Digital Photography Terms
What Is Bokeh?




Are you in a haze about the beauty of your background as it fades out of focus?

How do you know if you have good or bad bokeh?

Read on to wipe clean the blur.


Bokeh


What Is Bokeh?

Bokeh (pronounced boh-ka) comes from a Japanese word that describes “haze” or “blur”. What bokeh refers to is the quality and characteristics of your image as your focus fades off into the background.

There are good (pleasing) blurs. And there are bad (distracting) blurs. Judgment beyond that is in the eye of the beholder.

When referring to a good blur in photography, we are talking about how the lens blurs the background when its aperture is open. 

As a lens increases in focal length, it compresses the image more. This results in it being easier to blur the background as you increase your focal length.

But bokeh refers to the quality of the blur that is caused by opening the aperture on a lens. Lenses with wide apertures (like f/2.8 or f/1.2) often produce good "blur" because these lenses use 8 or more aperture blades that are used to open and close the lens’s aperture. 


Bad Taste Bokeh

Photo Credit Flickr: Leah Williams


Aperture blades describe the “doors” that open and close to allow light through the lens. When the aperture blades are wide open the f/stop is at its lowest setting (like f/3.5, f/2.8 or f/1.8).
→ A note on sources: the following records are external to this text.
File: config.mk
export PLATFORM = sky130hd
export DESIGN_NAME = fmma_ctrl
export DESIGN_NICKNAME = d
export VERILOG_FILES = /design/src/fmma_pkg.sv /design/src/fmma_ctrl.sv
export SDC_FILE = /design/constraint.sdc
export NUM_CORES = 1
export LEC_CHECK = 0
export BUFFER_PORTS_ARGS = -buffer_cell sky130_fd_sc_hd__buf_4
export CAP_MARGIN = 30
export CORE_AREA = 2 2 39 41
export DETAILED_ROUTE_END_ITERATION = 6
export DIE_AREA = 0 0 41 43
export PLACE_DENSITY = 0.74
export SLEW_MARGIN = 20
export SYNTH_ARGS = -nofsm -noshare
export SYNTH_HDL_FRONTEND = slang
export SYNTH_SLANG_ARGS = --single-unit
export TNS_END_PERCENT = 30
File: constraint.sdc
create_clock -name clk_i -period 2.2 [get_ports clk_i]
set_clock_uncertainty 0.1 [all_clocks]
set_input_delay 0.22 -clock clk_i [delete_from_list [all_inputs] [get_ports clk_i]]
set_output_delay 0.22 -clock clk_i [all_outputs]
set_load 0.02 [all_outputs]
File: src/fmma_pkg.sv
// shared types, constants and binary32 rounding helper for the matrix multiply-accumulate block
// no dependencies; imported by every module of the block

package fmma_pkg;

  // default store dimension (rows and columns of each store)
  localparam int unsigned MAX_DIM_DEF = 16;

  localparam logic [31:0] CANON_NAN = 32'h7FC0_0000;

  // configuration register indexes
  localparam logic [1:0] REG_ROWS_M  = 2'd0;
  localparam logic [1:0] REG_INNER_K = 2'd1;
  localparam logic [1:0] REG_COLS_N  = 2'd2;

  localparam logic [4:0] DIM_RESET = 5'd16;

  typedef enum logic [2:0] {
    CMD_WR_A    = 3'd0,
    CMD_WR_B    = 3'd1,
    CMD_WR_C    = 3'd2,
    CMD_COMPUTE = 3'd3,
    CMD_RD_C    = 3'd4
  } fmma_cmd_e;

  typedef enum logic [3:0] {
    ST_IDLE,
    ST_RD_C,
    ST_C_LD,
    ST_C_ACC,
    ST_AB_RD,
    ST_MUL,
    ST_MRND,
    ST_ADD,
    ST_ARND,
    ST_WB
  } fmma_state_e;

  typedef struct packed {
    logic [2:0]  command;
    logic [3:0]  row;
    logic [3:0]  col;
    logic [31:0] value;
  } fmma_in_t;

  typedef struct packed {
    logic [3:0]  row_res;
    logic [3:0]  col_res;
    logic [31:0] value_res;
  } fmma_out_t;

  // controller to datapath commands
  typedef struct packed {
    logic wr_a;
    logic wr_b;
    logic wr_c;
    logic rd_host;
    logic out_load;
    logic c_rd;
    logic acc_load;
    logic ab_rd;
    logic mul_en;
    logic mrnd_en;
    logic add_en;
    logic arnd_en;
    logic wb;
    logic k_clr;
    logic k_inc;
    logic ij_clr;
    logic ij_inc;
  } fmma_ctl_t;

  // datapath to controller status
  typedef struct packed {
    logic k_last;
    logic j_last;
    logic i_last;
    logic empty;
  } fmma_stat_t;

  // normalize and round to binary32, nearest even, subnormals kept;
  // x has its reference leading bit at position 49, which stands for biased exponent e
  function automatic logic [31:0] norm_round(input logic sign, input logic signed [11:0] e,
                                             input logic [50:0] x);
    logic [5:0]         lz;
    logic [50:0]        n;
    logic [50:0]        mask;
    logic signed [12:0] ee;
    logic [5:0]         rsh;
    logic               sticky;
    logic               rnd;
    logic [24:0]        r;
    logic [7:0]         ef;
    logic [31:0]        res;
    lz     = '0;
    sticky = 1'b0;
    rsh    = '0;
    mask   = '0;
    for (int b = 0; b < 51; b++) begin
      if (x[b]) lz = 6'(50 - b);
    end
    n  = x << lz;
    ee = $signed({e[11], e}) + 13'sd1 - $signed({7'b0, lz});
    // subnormal range: shift right, collect sticky
    if (ee < 13'sd1) begin
      if (ee < -13'sd49) begin
        sticky = |n;
        n      = '0;
      end else begin
        rsh    = 6'(13'sd1 - ee);
        mask   = (51'(1) << rsh) - 51'(1);
        sticky = |(n & mask);
        n      = n >> rsh;
      end
      ee = 13'sd1;
    end
    rnd = n[26] & (sticky | (|n[25:0]) | n[27]);
    r   = {1'b0, n[50:27]} + 25'(rnd);
    if (r[24]) begin
      r  = r >> 1;
      ee = ee + 13'sd1;
    end
    ef = r[23] ? ee[7:0] : 8'h00;
    if (x == '0) begin
      res = {sign, 31'b0};
    end else if (ee > 13'sd254) begin
      res = {sign, 8'hFF, 23'b0};
    end else begin
      res = {sign, ef, r[22:0]};
    end
    return res;
  endfunction

endpackage

File: src/fmma_ctrl.sv
// controller state machine: handshake, command decode and compute sequencing
// depends on fmma_pkg

module fmma_ctrl import fmma_pkg::*; (
  input  logic       clk_i,
  input  logic       rst_ni,
  input  logic       in_valid_i,
  output logic       in_ready_o,
  input  logic [2:0] command_i,
  output logic       out_valid_o,
  input  logic       out_ready_i,
  input  fmma_stat_t stat_i,
  output fmma_ctl_t  ctl_o
);

  fmma_state_e state_q, state_d;
  logic        out_valid_q, out_valid_d;
  logic        accept;
  logic        out_free;

  assign in_ready_o  = (state_q == ST_IDLE);
  assign accept      = in_valid_i & in_ready_o;
  assign out_free    = ~out_valid_q | out_ready_i;
  assign out_valid_o = out_valid_q;

  // next state
  always_comb begin
    state_d = state_q;
    case (state_q)
      ST_IDLE: begin
        if (accept && command_i == CMD_RD_C) begin
          state_d = ST_RD_C;
        end else if (accept && command_i == CMD_COMPUTE && !stat_i.empty) begin
          state_d = ST_C_LD;
        end
      end
      ST_RD_C:  if (out_free) state_d = ST_IDLE;
      ST_C_LD:  state_d = ST_C_ACC;
      ST_C_ACC: state_d = ST_MUL;
      ST_AB_RD: state_d = ST_MUL;
      ST_MUL:   state_d = ST_MRND;
      ST_MRND:  state_d = ST_ADD;
      ST_ADD:   state_d = ST_ARND;
      ST_ARND:  state_d = stat_i.k_last ? ST_WB : ST_AB_RD;
      ST_WB:    state_d = (stat_i.i_last && stat_i.j_last) ? ST_IDLE : ST_C_LD;
      default:  state_d = ST_IDLE;
    endcase
  end

  // outputs
  always_comb begin
    ctl_o = '0;
    case (state_q)
      ST_IDLE: begin
        ctl_o.wr_a    = accept && command_i == CMD_WR_A;
        ctl_o.wr_b    = accept && command_i == CMD_WR_B;
        ctl_o.wr_c    = accept && command_i == CMD_WR_C;
        ctl_o.rd_host = accept && command_i == CMD_RD_C;
        ctl_o.ij_clr  = accept && command_i == CMD_COMPUTE;
        ctl_o.k_clr   = accept && command_i == CMD_COMPUTE;
      end
      ST_RD_C:  ctl_o.out_load = out_free;
      ST_C_LD:  ctl_o.c_rd = 1'b1;
      ST_C_ACC: begin
        ctl_o.acc_load = 1'b1;
        ctl_o.ab_rd    = 1'b1;
      end
      ST_AB_RD: ctl_o.ab_rd = 1'b1;
      ST_MUL:   ctl_o.mul_en = 1'b1;
      ST_MRND:  ctl_o.mrnd_en = 1'b1;
      ST_ADD:   ctl_o.add_en = 1'b1;
      ST_ARND: begin
        ctl_o.arnd_en = 1'b1;
        ctl_o.k_inc   = ~stat_i.k_last;
      end
      ST_WB: begin
        ctl_o.wb     = 1'b1;
        ctl_o.k_clr  = 1'b1;
        ctl_o.ij_inc = 1'b1;
      end
      default: ctl_o = '0;
    endcase
  end

  // output valid flag
  assign out_valid_d = ctl_o.out_load | (out_valid_q & ~out_ready_i);

  always_ff @(posedge clk_i or negedge rst_ni) begin
    if (!rst_ni) begin
      state_q     <= ST_IDLE;
      out_valid_q <= 1'b0;
    end else begin
      state_q     <= state_d;
      out_valid_q <= out_valid_d;
    end
  end

endmodule

==> flow_summary_export.csv, run 1 <==
group,metric,value,unit
run_status,status,"finished, final reports clean",
layout,drive_gt1_share,46.1,%
timing,hold_viol_final,0,
detailed_routing,drt_wl_total,1280,µm
timing,holdWs,120,ps
die,coreArea,0.00138,mm²
layout,layout_commonest_cell,"buf_4",
critical_path,startpoint_type,"flip-flop",
pwr,p_seq_share,23.4,%
die,die_w,41,µm
cts,clk-insertion-delay-late,250,ps
synth,synth.avg_cell_area,7.87,µm²
cts,h-tree-depth,1,
placed_design,dp_cells,100,
die,rows,14,
timing,max_freq,0.467,GHz
grt,overflow,0,
synth,netlist_area,464,µm²
grt,antenna_found_initial,0,
timing,fin_crit_sh,97.4,%
cts,cts_buffers,3,
critical_path,ff2ff_path_depth,3,
pwr,pwr-share-clk,13.0,%
hold_path,holdPathStages,2,
cts,clkSinkCount,5,
detailed_routing,drtIter0Drc,6,
grt,grt_max_degree,12,
timing,setup_violations,0,
synth,syn_inst,59,
critical_path,cp.required,1880,ps
grt,grt_pass1_vias,489,
cts,ctsLongestPathBuffers,2,
synth,synth_cell_types,29,
synth,synth_top_area_cell,"dfrtp_1",
layout,area_growth,54.4,%
layout,fin_cells,105,
cts,cts-root-buf,"clkbuf_4",
detailed_routing,via_per_inst,5.10,
pwr,combinationalPowerShare,63.6,%
detailed_routing,drc,0,
critical_path,critical_path.max_fanout,9,
timing,post-route-min-period,2140,ps
layout,final_cell_mix,"buf_4, nor2_1, nor2b_1",
critical_path,critical_path.max_stage_delay,580,ps
grt,grt_pass1_wl,2020,µm
critical_path,worstPathArrival,1820,ps
pwr,switching_share,47.5,%
die,die_height,43,µm
placed_design,gp_congestion,0.827,
synth,synth_top_area_share,27.0,%
timing,setup_tns,0,ps
detailed_routing,first_pass_iters,4,
pwr,p_switching,410,µW
synth,ys_seq_elements,5,
placed_design,io_buffers,29,
pwr,power.density,1210,mW/mm²
detailed_routing,avgRoutedWirePerCell,12.2,µm
die,design.portCount,30,
pwr,leakage,0.376,nW
timing,tightest_slew,318,ps
timing,slew_violations,0,
die,die_area,0.00176,mm²
detailed_routing,vias,536,
critical_path,crit_chain,"or4_4, clkinv_2, nand3b_4, nor3b_2, buf_4",
grt,grt.total_usage,16.9,%
critical_path,path_class,"flip-flop to primary output",
synth,ys_warn_count,0,
pwr,cellInternalPower,454,µW
pwr,max-vdd-ir-drop,0.595,mV
die,start_util,33.5,%
critical_path,endpoint_kind,"primary output",
layout,insertedDiodeCount,0,
cts,post-cts-setup-buffers,0,
detailed_routing,detail-route-antenna-nets,0,
synth,syn_nets,70,
synth,seq_area_frac_synth,27.0,%
placed_design,hpwl,1000,µm
hold_path,holdCritPathClass,"input pin to flip-flop",
critical_path,cp_slowest_cell,"or4_4",
job,max-cap-violations,0,
cts,clk_pin_slew_worst_paths,50,ps
timing,relSlewSlack,78.8,%
cts,cts_tree,"built",
timing,rsz0062_at_grt,"false",
layout,layout.nets,101,
synth,synth_area_leaders,"dfrtp_1, nor2b_1, nor2_1, nor3b_2, nand3b_4",
critical_path,r2r_slack,710,ps
-- per-layer routing --
metal  vias up  GRT usage, %  share of wire, %
met5         -             0                 0
met4         0          6.00                 0
met3         0          6.28               8.3
met2        24          25.3                49
met1       245          21.3                42
li1        267             -                 -
-- path summary, 6_finish.rpt --
check                                  startpoint                     end
max                        state_q[0]$_DFFE_PN0P_               ctl_o[14]
min                                     stat_i[3]  state_q[3]$_DFFE_PN0P_
max reg2reg                state_q[0]$_DFFE_PN0P_  state_q[1]$_DFFE_PN0P_
min reg2reg                state_q[0]$_DFFE_PN0P_  state_q[2]$_DFFE_PN0P_
max in group asynchronous                  rst_ni   out_valid_o$_DFF_PN0_
min in group asynchronous                  rst_ni  state_q[2]$_DFFE_PN0P_
-- power by group through the flow --
| stage | Combinational [mW] | Clock, mW | Sequential (mW) |
|---|---|---|---|
| 3_5_place_dp | 0.548 | 0 | 0.200 |
| 5_1_grt | 0.596 | 0.122 | 0.208 |
| 4_1_cts | 0.553 | 0.114 | 0.197 |
| 6_report | 0.550 | 0.112 | 0.202 |
| 2_1_floorplan | 0.418 | 0 | 0.155 |
| 3_3_place_gp | 0.547 | 0 | 0.192 |
-- critical path, delay by kind of cell, from the launching register on --
family,cells,cell delay [ps]
DFF,1,450
buffers and inverters,2,250
and+or+nand+nor,3,860
-- cells by family (layout without fill, tap and decap cells) --
kind of cell           count (synthesis)  in the layout  synth area share, %
AND/OR/NAND/NOR                       36             36                 49.1
AO/OA/AOI/OAI                         11             11                 15.4
buffers and inverters                  7             37                 8.62
flip-flops                             5              5                 27.0
-- synthesized netlist by cell type, drive strengths merged --
master,count
and2,2
or2,1
nand2,4
nor3,4
o31a,1
dfrtp,5
nor2b,5
nor3b,2
nor4,2
o21ai,1
clkinv,1
a21oi,2
a31oi,1
o22ai,3
nor2,7
and3,1
or4,1
a21boi,1
inv,1
nand4b,1
nand3b,2
buf,3
nand2b,3
a21o,2
clkbuf,2
or3,1
-- metrics by stage --
stage | instance area (µm²) | setup slack (ps) | util [%] | total power, mW
4_1_cts | 714 | 23.3 | 51.6 | 0.865
2_1_floorplan | 464 | 150 | - | 0.573
3_3_place_gp | 678 | 374 | 49.0 | 0.739
5_1_grt | 717 | 1.59 | 51.8 | 0.926
3_5_place_dp | 678 | 291 | 49.0 | 0.747
6_report | 717 | 58.1 | 51.8 | 0.864
-- sequential cells by signal (all words and copies together), names as in the netlist --
signal	flops
state_q	4
out_valid_o	1
-- cell type report --
cell class	count	area, µm²
fillers	143	667
multi-input cells	47	299
repair buffers	31	235
flip-flops and latches	5	128
clock buffers	4	26.3
well taps	16	20.0
inverters	2	8.76
-- timing repair --
action | CTS | global route
hold buffers | 1 | 0
endpoints found under the setup margin | 0 | 3
endpoints found under the hold margin | 5 | 0
resized for setup | 0 | 2
No activity file was read; power rests on OpenSTA's default activity.
==> run 2: changes to the inputs <==
--- a/config.mk
+++ b/config.mk
@@ -5,12 +5,13 @@
 export SDC_FILE = /design/constraint.sdc
 export NUM_CORES = 1
 export LEC_CHECK = 0
+export ABC_AREA = 1
 export BUFFER_PORTS_ARGS = -buffer_cell sky130_fd_sc_hd__buf_4
 export CAP_MARGIN = 30
 export CORE_AREA = 2 2 39 41
 export DETAILED_ROUTE_END_ITERATION = 6
 export DIE_AREA = 0 0 41 43
-export PLACE_DENSITY = 0.74
+export PLACE_DENSITY = 0.75
 export SLEW_MARGIN = 20
 export SYNTH_ARGS = -nofsm -noshare
 export SYNTH_HDL_FRONTEND = slang
==> flow_summary_export.csv, run 2 <==
group,metric,value,unit
cts,clk_pin_slew_worst_paths,40,ps
placed_design,gp_congestion,0.772,
synth,synth_top_area_cell,"dfrtp_1",
detailed_routing,avgRoutedWirePerCell,9.50,µm
synth,syn_inst,76,
layout,multi_input_area,267,µm²
cts,cts_buffers,3,
layout,area_growth,56.6,%
synth,ys_seq_elements,5,
layout,largest_reg_flops,4,
timing,tightest_slew,314,ps
synth,seq_area_frac_synth,26.6,%
grt,grt_pass1_wl,2070,µm
synth,ys.flop_type,"dfrtp_1",
die,die_area,0.00176,mm²
grt,antenna_found_initial,0,
timing,rsz0062_at_grt,"false",
grt,grt_pass1_vias,553,
cts,post-cts-setup-buffers,0,
cts,ctsLongestPathBuffers,2,
timing,post-route-min-period,1780,ps
cts,cts_tree,"built",
synth,syn_nets,87,
layout,ff_latch_area,125,µm²
grt,grt_max_degree,8,
layout,final_area,737,µm²
detailed_routing,drtIter0Drc,9,
die,die_height,43,µm
synth,synth_cell_types,19,
synth,synth_area_leaders,"dfrtp_1, inv_1, nand2_1, nor2_1, nor4_2",
timing,setup_tns,0,ps
detailed_routing,first_pass_iters,4,
timing,slew_violations,0,
critical_path,startpoint_type,"flip-flop",
critical_path,critical_path.max_fanout,7,
critical_path,path_class,"flip-flop to primary output",
timing,fin_crit_sh,81.0,%
grt,overflow,0,
layout,utilization,53.3,%
synth,synth_top_area_share,26.6,%
critical_path,worstPathArrival,1460,ps
die,die_w,41,µm
synth,synth.avg_cell_area,6.19,µm²
detailed_routing,drt_wl_total,1190,µm
placed_design,place_area,701,µm²
timing,max_freq,0.561,GHz
layout,drive_gt1_share,39.4,%
critical_path,cp.required,1880,ps
placed_design,hpwl,1030,µm
synth,ys_top_cells_by_count,"inv_1, nand2_1, nor2_1, dfrtp_1",
layout,insertedDiodeCount,0,
timing,relSlewSlack,78.9,%
pwr,max-vdd-ir-drop,0.671,mV
synth,ys_async_sr_fraction,100,%
job,max-cap-violations,0,
cts,clk-insertion-delay-late,230,ps
layout,final_cell_mix,"buf_4, inv_1, nand2_1",
grt,grt.total_usage,17.0,%
timing,hold_viol_final,0,
synth,netlist_area,470,µm²
synth,ys_warn_count,0,
synth,synth_edf_count,0,
die,design.portCount,30,
die,start_util,34.0,%
detailed_routing,via_per_inst,4.69,
critical_path,endpoint_kind,"primary output",
hold_path,holdCritPathClass,"input pin to flip-flop",
layout,fillers,146,
layout,top_register,"state_q",
synth,yosysMostFrequentCell,"inv_1",
die,coreArea,0.00138,mm²
detailed_routing,drc,0,
cts,h-tree-depth,1,
detailed_routing,vias,586,
cts,clkSinkCount,5,
placed_design,io_buffers,29,
pwr,power.density,1150,mW/mm²
layout,layout_commonest_cell,"buf_4",
pwr,leakage,0.443,nW
cts,cts-root-buf,"clkbuf_4",
timing,setup_violations,0,
layout,layout.nets,121,
run_status,status,"finished, final reports clean",
die,rows,14,
detailed_routing,detail-route-antenna-nets,0,
==> run 2: cell types whose count changed after synthesis, moves of 3 or more <==
cell | before | now
inv_1 | 1 | 17
nand2_1 | 4 | 15
nor2_1 | 7 | 13
nor2b_1 | 5 | 0
nand2b_1 | 3 | 0
nand3_1 | 0 | 3
nor2_2 | 0 | 3
o22ai_1 | 3 | 0
==> run 2: what timing repair did <==
item,in CTS,in global routing
resized for setup,0,0
hold buffers,1,0
hold endpoints to repair,5,0
==> run 2: logic make-up (layout without fill, tap and decap cells) <==
group | after synthesis | count (layout) | share of synthesized area, %
simple gates | 47 | 47 | 51.9
buf+inv | 20 | 53 | 16.8
flops | 5 | 5 | 26.6
compound gates | 4 | 4 | 4.79
==> run 2: metrics by stage <==
stage               std cells  worst slack, ps  power (mW)  hold slack, ps
floorplan                  76              456       0.554            -176
global placement          120              702       0.739           -76.7
detailed placement        120              669       0.748           -76.4
CTS                       125              404       0.861             136
global route              125              278       0.929             196
finish                    125              419       0.850             146
==> run 2: per-layer routing <==
metal / GRT usage, % / wire (µm) / vias up / share of wire [%]
li1: - / - / 299 / -
met1: 20.5 / 505 / 265 / 43
met2: 25.9 / 599 / 18 / 50
met3: 3.14 / 55 / 4 / 4.6
met4: 11.3 / 27 / 0 / 2.3
met5: 0 / 0 / - / 0
==> run 2: worst paths after layout <==
path	from	to	slack, ps	cells past startpoint
worst max-delay path	state_q[2]$_DFFE_PN0P_	ctl_o[15]	420	6
worst max register to register	state_q[3]$_DFFE_PN0P_	state_q[0]$_DFFE_PN0P_	900	7
worst min-delay path	out_ready_i	out_valid_o$_DFF_PN0_	150	4
max in group asynchronous	rst_ni	state_q[1]$_DFFE_PN0P_	1650	2
min in group asynchronous	rst_ni	state_q[3]$_DFFE_PN0P_	250	2
worst min register to register	out_valid_o$_DFF_PN0_	out_valid_o$_DFF_PN0_	450	2
==> run 2: cell type report <==
cell class              instances  share of cell area, %
multi-input cells              51                   36.2
well taps                      16                   2.72
inverters                      19                   9.68
clock buffers                   4                   3.57
flip-flops and latches          5                   17.0
repair buffers                 30                   30.9
==> run 2: worst max-delay path, stage by stage, from the launching register on <==
cell,delay [ps]
dfrtp_1,440
nor2_2,180
nand2_2,100
nor2_4,130
inv_2,70
nor4_2,130
buf_4,180
==> run 2: where the power goes <==
part	internal [mW]	leakage (nW)	switching (mW)
Clock	0.0684	0.0150	0.0347
Combinational	0.215	0.364	0.343
Sequential	0.132	0.0638	0.0557
Total	0.416	0.443	0.434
At these low settings, the wide aperture is allowing more light to come in.

Like when you are eating ice cream and you want to get the whole spoon in your mouth you open your mouth (your head's aperture) as wide as you can. And that may be the worst aperture analogy ever.


[86/365] Aperture

Photo Credit Flickr: Sander van der Wel


When you close the aperture (like in the picture above), the blades close in on one another while maintaining a "circular" shape. Like when you are drinking a milk shake, your mouth is closed with just a little opening to let that chocolaty goodness in.

The higher the number of blades a lens has has a direct result on the shape of out of focus elements in your picture.

More blades means it is easier to replicate a circle. Imagine using four lines to make a circle. That’s kind of hard, huh? It looks more like a square than a circle no matter how you arrange those four lines.

Now imagine 15 lines and try to make a circle out of them. Sure, it’s still not a perfect circle. But the shape with 15 lines looks more like a circle than the “circle” made of four lines.

A good background blur represents itself as closer to a circle. Therefore, lenses with more aperture blades provide a more pleasing result to the areas of your picture that are not in focus.


The bokeh wash 002/365

Photo Credit Flickr: Al Cooper


To achieve good bokeh you need a lens that has a wide aperture (like f/2.8 or lower) and a lens with 8 or more aperture blades. Lenses like the Canon 50mm f/1.2L USM and the Canon 85mm f/1.2L USM are two lenses that provide a very nice blur behind the subject.

But again, a lot of this is speculative with much room for debate and discussion as it becomes a matter of personal taste as well as technical specificity as to what one may call beautiful.

Bokeh is best shown in portrait and product photography when you are isolating your subject from the background.

A beautiful background blur also becomes important in macro photography as your depth of field will be very thin. This results in a lot of the photo becoming blurred thus necessitating the need for quality background blur.

And, of course, you can take pictures of lights at night with a wide open aperture to create those little bokeh balls people like so much.